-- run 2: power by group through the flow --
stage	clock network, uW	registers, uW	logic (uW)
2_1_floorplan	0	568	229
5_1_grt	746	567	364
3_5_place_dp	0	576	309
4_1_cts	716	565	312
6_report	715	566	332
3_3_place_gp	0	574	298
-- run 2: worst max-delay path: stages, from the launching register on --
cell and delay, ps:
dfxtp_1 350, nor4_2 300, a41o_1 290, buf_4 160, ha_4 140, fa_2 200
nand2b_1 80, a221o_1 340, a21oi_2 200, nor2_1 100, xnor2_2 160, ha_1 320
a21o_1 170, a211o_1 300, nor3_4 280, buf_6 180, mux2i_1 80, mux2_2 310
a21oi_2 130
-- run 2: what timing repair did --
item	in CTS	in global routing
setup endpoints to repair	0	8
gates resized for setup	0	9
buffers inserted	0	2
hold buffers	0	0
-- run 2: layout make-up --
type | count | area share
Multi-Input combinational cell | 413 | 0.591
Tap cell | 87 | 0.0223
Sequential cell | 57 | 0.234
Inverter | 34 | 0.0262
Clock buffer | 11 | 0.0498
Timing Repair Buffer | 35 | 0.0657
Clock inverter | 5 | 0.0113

:::

Return the records in their entirety. Keep every character as it is.

-- run 2: power by group through the flow --
stage	clock network, uW	registers, uW	logic (uW)
2_1_floorplan	0	568	229
5_1_grt	746	567	364
3_5_place_dp	0	576	309
4_1_cts	716	565	312
6_report	715	566	332
3_3_place_gp	0	574	298
-- run 2: worst max-delay path: stages, from the launching register on --
cell and delay, ps:
dfxtp_1 350, nor4_2 300, a41o_1 290, buf_4 160, ha_4 140, fa_2 200
nand2b_1 80, a221o_1 340, a21oi_2 200, nor2_1 100, xnor2_2 160, ha_1 320
a21o_1 170, a211o_1 300, nor3_4 280, buf_6 180, mux2i_1 80, mux2_2 310
a21oi_2 130
-- run 2: what timing repair did --
item	in CTS	in global routing
setup endpoints to repair	0	8
gates resized for setup	0	9
buffers inserted	0	2
hold buffers	0	0
-- run 2: layout make-up --
type | count | area share
Multi-Input combinational cell | 413 | 0.591
Tap cell | 87 | 0.0223
Sequential cell | 57 | 0.234
Inverter | 34 | 0.0262
Clock buffer | 11 | 0.0498
Timing Repair Buffer | 35 | 0.0657
Clock inverter | 5 | 0.0113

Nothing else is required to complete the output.